Action item:
Given the records below, pull every line with the word "placement" into the answer.

Excerpted records:
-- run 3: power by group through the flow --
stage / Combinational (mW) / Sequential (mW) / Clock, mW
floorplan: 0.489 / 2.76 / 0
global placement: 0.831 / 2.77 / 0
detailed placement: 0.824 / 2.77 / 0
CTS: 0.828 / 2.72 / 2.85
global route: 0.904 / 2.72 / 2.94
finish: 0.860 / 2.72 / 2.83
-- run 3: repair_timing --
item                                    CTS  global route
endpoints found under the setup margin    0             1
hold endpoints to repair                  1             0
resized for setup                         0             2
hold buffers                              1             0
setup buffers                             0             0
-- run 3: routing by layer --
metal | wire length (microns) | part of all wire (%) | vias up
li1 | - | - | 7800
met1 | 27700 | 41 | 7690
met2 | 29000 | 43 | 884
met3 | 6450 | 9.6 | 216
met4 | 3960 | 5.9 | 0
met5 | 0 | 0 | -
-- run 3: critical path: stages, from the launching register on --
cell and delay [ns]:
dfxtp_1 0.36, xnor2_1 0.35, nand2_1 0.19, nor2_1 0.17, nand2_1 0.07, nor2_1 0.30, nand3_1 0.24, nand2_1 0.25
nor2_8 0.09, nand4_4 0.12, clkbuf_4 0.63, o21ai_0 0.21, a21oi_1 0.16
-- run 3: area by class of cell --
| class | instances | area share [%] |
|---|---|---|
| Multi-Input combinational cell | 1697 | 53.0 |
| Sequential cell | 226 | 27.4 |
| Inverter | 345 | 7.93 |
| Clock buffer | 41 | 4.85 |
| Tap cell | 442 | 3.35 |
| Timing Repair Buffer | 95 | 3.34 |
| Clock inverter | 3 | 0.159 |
$ cat src/rtl/mips_mc_ctrl.sv
// Multi-cycle MIPS control FSM: 3-5 cycles per instruction plus one per mem_ready=0
// cycle in FETCH/MEMRD/MEMWR; requests and address select are held while waiting.
module mips_mc_ctrl
  import mips_pkg::*;
(
  input logic            clk,
  input logic            rst_n,
  mips_mc_ctrl_if.master bus
);

  state_e     state_q, state_d;
  logic       alusrca_q;
  logic [1:0] alusrcb_q;
  logic       iord_q;
  logic       memread_q;
  logic       memwrite_q;
  logic       regdst_q;
  logic       memtoreg_q;
  logic       regwrite_q;
  logic [1:0] pcsource_q;
  logic [3:0] alu_ctr;
  logic       bad_funct;
  logic       bad_op;

  mips_alu_dec u_alu_dec (
    .state_i     (state_q),
    .opcode_i    (bus.opcode),
    .funct_i     (bus.funct),
    .alu_ctr_o   (alu_ctr),
    .bad_funct_o (bad_funct)
  );

  assign bad_op = (state_q == S_DECODE) &&
                  !(bus.opcode inside {OP_R, OP_LW, OP_SW, OP_BEQ, OP_BNE,
                                       OP_ADDI, OP_ANDI, OP_ORI, OP_SLTI, OP_J});

  always_comb begin
    state_d = state_q;
    case (state_q)
      S_IDLE:   state_d = S_FETCH;
      S_FETCH:  if (bus.mem_ready) state_d = S_DECODE;
      S_DECODE: begin
        case (bus.opcode)
          OP_LW, OP_SW:                      state_d = S_MEMADR;
          OP_R:                              state_d = S_EXEC_R;
          OP_ADDI, OP_ANDI, OP_ORI, OP_SLTI: state_d = S_EXEC_I;
          OP_BEQ, OP_BNE:                    state_d = S_BRANCH;
          OP_J:                              state_d = S_JUMP;
          default:                           state_d = S_FETCH;
        endcase
      end
      S_EXEC_R: state_d = bad_funct ? S_FETCH : S_R_WB;
      S_EXEC_I: state_d = S_I_WB;
      S_MEMADR: state_d = (bus.opcode == OP_LW) ? S_MEMRD : S_MEMWR;
      S_MEMRD:  if (bus.mem_ready) state_d = S_MEM_WB;
      S_MEMWR:  if (bus.mem_ready) state_d = S_FETCH;
      S_R_WB, S_I_WB, S_MEM_WB, S_BRANCH, S_JUMP: state_d = S_FETCH;
      default:  state_d = S_IDLE;
    endcase
  end

  // State-only outputs are registered from the next state so they line up
  // with state_q; reset clears them to the IDLE image.
  always_ff @(posedge clk or negedge rst_n) begin
    if (!rst_n) begin
      state_q    <= S_IDLE;
      alusrca_q  <= 1'b0;
      alusrcb_q  <= SRCB_RT;
      iord_q     <= 1'b0;
      memread_q  <= 1'b0;
      memwrite_q <= 1'b0;
      regdst_q   <= 1'b0;
      memtoreg_q <= 1'b0;
      regwrite_q <= 1'b0;
      pcsource_q <= PCSRC_ALU;
    end else begin
      state_q    <= state_d;
      alusrca_q  <= state_d inside {S_EXEC_R, S_EXEC_I, S_MEMADR, S_BRANCH};
      iord_q     <= state_d inside {S_MEMRD, S_MEMWR};
      memread_q  <= state_d inside {S_FETCH, S_MEMRD};
      memwrite_q <= (state_d == S_MEMWR);
      regdst_q   <= (state_d == S_R_WB);
      memtoreg_q <= (state_d == S_MEM_WB);
      regwrite_q <= state_d inside {S_R_WB, S_I_WB, S_MEM_WB};
      case (state_d)
        S_FETCH:            alusrcb_q <= SRCB_FOUR;
        S_DECODE:           alusrcb_q <= SRCB_IMM_SH2;
        S_EXEC_I, S_MEMADR: alusrcb_q <= SRCB_IMM;
        default:            alusrcb_q <= SRCB_RT;
      endcase
      case (state_d)
        S_BRANCH: pcsource_q <= PCSRC_ALUOUT;
        S_JUMP:   pcsource_q <= PCSRC_JUMP;
        default:  pcsource_q <= PCSRC_ALU;
      endcase
    end
  end

  assign bus.ALUCtr   = alu_ctr;
  assign bus.ALUSrcA  = alusrca_q;
  assign bus.ALUSrcB  = alusrcb_q;
  assign bus.IorD     = iord_q;
  assign bus.MemRead  = memread_q;
  assign bus.MemWrite = memwrite_q;
  assign bus.RegDst   = regdst_q;
  assign bus.MemtoReg = memtoreg_q;
  assign bus.RegWrite = regwrite_q;
  assign bus.PCSource = pcsource_q;

  // Handshake- and flag-qualified strobes must react in the same cycle.
  assign bus.IRWrite    = (state_q == S_FETCH) && bus.mem_ready;
  assign bus.pc_en      = ((state_q == S_FETCH) && bus.mem_ready) ||
                          (state_q == S_JUMP) ||
                          ((state_q == S_BRANCH) && (bus.Zero ^ (bus.opcode == OP_BNE)));
  assign bus.illegal    = bad_op || bad_funct;
  assign bus.instr_done = (state_q inside {S_R_WB, S_I_WB, S_MEM_WB, S_BRANCH, S_JUMP}) ||
                          ((state_q == S_MEMWR) && bus.mem_ready);

endmodule

$ cat src/flat_wrapper.sv
// flat-port wrapper written by rule: the top's interface ports become plain ports
module mips_mc_ctrl_flat import mips_pkg::*;
  (clk, rst_n, bus_opcode, bus_funct, bus_Zero, bus_mem_ready, bus_ALUCtr, bus_ALUSrcA, bus_ALUSrcB, bus_IorD, bus_MemRead, bus_MemWrite, bus_IRWrite, bus_RegDst, bus_MemtoReg, bus_RegWrite, bus_PCSource, bus_pc_en, bus_illegal, bus_instr_done);
  mips_mc_ctrl_if bus_i ();
  input logic clk;
  input logic rst_n;
  input wire logic [$bits(bus_i.opcode)-1:0] bus_opcode;
  input wire logic [$bits(bus_i.funct)-1:0] bus_funct;
  input wire logic [$bits(bus_i.Zero)-1:0] bus_Zero;
  input wire logic [$bits(bus_i.mem_ready)-1:0] bus_mem_ready;
  output wire logic [$bits(bus_i.ALUCtr)-1:0] bus_ALUCtr;
  output wire logic [$bits(bus_i.ALUSrcA)-1:0] bus_ALUSrcA;
  output wire logic [$bits(bus_i.ALUSrcB)-1:0] bus_ALUSrcB;
  output wire logic [$bits(bus_i.IorD)-1:0] bus_IorD;
  output wire logic [$bits(bus_i.MemRead)-1:0] bus_MemRead;
  output wire logic [$bits(bus_i.MemWrite)-1:0] bus_MemWrite;
  output wire logic [$bits(bus_i.IRWrite)-1:0] bus_IRWrite;
  output wire logic [$bits(bus_i.RegDst)-1:0] bus_RegDst;
  output wire logic [$bits(bus_i.MemtoReg)-1:0] bus_MemtoReg;
  output wire logic [$bits(bus_i.RegWrite)-1:0] bus_RegWrite;
  output wire logic [$bits(bus_i.PCSource)-1:0] bus_PCSource;
  output wire logic [$bits(bus_i.pc_en)-1:0] bus_pc_en;
  output wire logic [$bits(bus_i.illegal)-1:0] bus_illegal;
  output wire logic [$bits(bus_i.instr_done)-1:0] bus_instr_done;
  assign bus_i.opcode = bus_opcode;
  assign bus_i.funct = bus_funct;
  assign bus_i.Zero = bus_Zero;
  assign bus_i.mem_ready = bus_mem_ready;
  assign bus_ALUCtr = bus_i.ALUCtr;
  assign bus_ALUSrcA = bus_i.ALUSrcA;
  assign bus_ALUSrcB = bus_i.ALUSrcB;
  assign bus_IorD = bus_i.IorD;
  assign bus_MemRead = bus_i.MemRead;
  assign bus_MemWrite = bus_i.MemWrite;
  assign bus_IRWrite = bus_i.IRWrite;
  assign bus_RegDst = bus_i.RegDst;
  assign bus_MemtoReg = bus_i.MemtoReg;
  assign bus_RegWrite = bus_i.RegWrite;
  assign bus_PCSource = bus_i.PCSource;
  assign bus_pc_en = bus_i.pc_en;
  assign bus_illegal = bus_i.illegal;
  assign bus_instr_done = bus_i.instr_done;
  mips_mc_ctrl u_core (.clk(clk), .rst_n(rst_n), .bus(bus_i));
endmodule
$ cat config.mk
export PLATFORM = sky130hd
export DESIGN_NAME = mips_mc_ctrl_flat
export DESIGN_NICKNAME = d
export VERILOG_FILES = /design/src/rtl/mips_pkg.sv /design/src/rtl/mips_mc_ctrl_if.sv /design/src/rtl/mips_alu_dec.sv /design/src/rtl/mips_mc_ctrl.sv /design/src/flat_wrapper.sv
export SDC_FILE = /design/constraint.sdc
export NUM_CORES = 1
export LEC_CHECK = 0
export ABC_AREA = 1
export CAP_MARGIN = 20
export CORE_MARGIN = 5
export CORE_UTILIZATION = 49
export CTS_BUF_LIST = sky130_fd_sc_hd__clkbuf_4 sky130_fd_sc_hd__clkbuf_8
export DETAILED_ROUTE_END_ITERATION = 10
export PLACE_DENSITY = 0.82
export REMOVE_ABC_BUFFERS = 1
export SLEW_MARGIN = 0
export SYNTH_ARGS = -nofsm -noshare
export SYNTH_HDL_FRONTEND = slang
export SYNTH_SLANG_ARGS = --single-unit
$ cat constraint.sdc
create_clock -name clk -period 1.5 [get_ports clk]
set_input_delay 0.3 -clock clk [delete_from_list [all_inputs] [get_ports clk]]
set_output_delay 0.3 -clock clk [all_outputs]
set_load 0.01 [all_outputs]
`config.mk`:
```
export PLATFORM = sky130hd
export DESIGN_NAME = assist_pi_controller
export DESIGN_NICKNAME = d
export VERILOG_FILES = /design/src/rtl/assist_pkg.sv /design/src/rtl/assist_pi_core.sv /design/src/rtl/assist_pi_controller.sv
export SDC_FILE = /design/constraint.sdc
export NUM_CORES = 1
export LEC_CHECK = 0
export ABC_AREA = 1
export ABC_CLOCK_PERIOD_IN_PS = 10300
export CORE_AREA = 4 4 168 89
export DETAILED_ROUTE_END_ITERATION = 6
export DIE_AREA = 0 0 172 93
export PLACE_DENSITY = 0.87
export SYNTH_ARGS = -nofsm -noshare
export SYNTH_HDL_FRONTEND = slang
export SYNTH_SLANG_ARGS = --single-unit
```
`constraint.sdc`:
```
create_clock -name clk -period 10.3 [get_ports clk]
set_clock_uncertainty 0.05 [all_clocks]
set_input_delay 1.03 -clock clk [delete_from_list [all_inputs] [get_ports clk]]
set_output_delay 1.03 -clock clk [all_outputs]
set_load 0.02 [all_outputs]
```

Answer space:
global placement: 0.831 / 2.77 / 0
detailed placement: 0.824 / 2.77 / 0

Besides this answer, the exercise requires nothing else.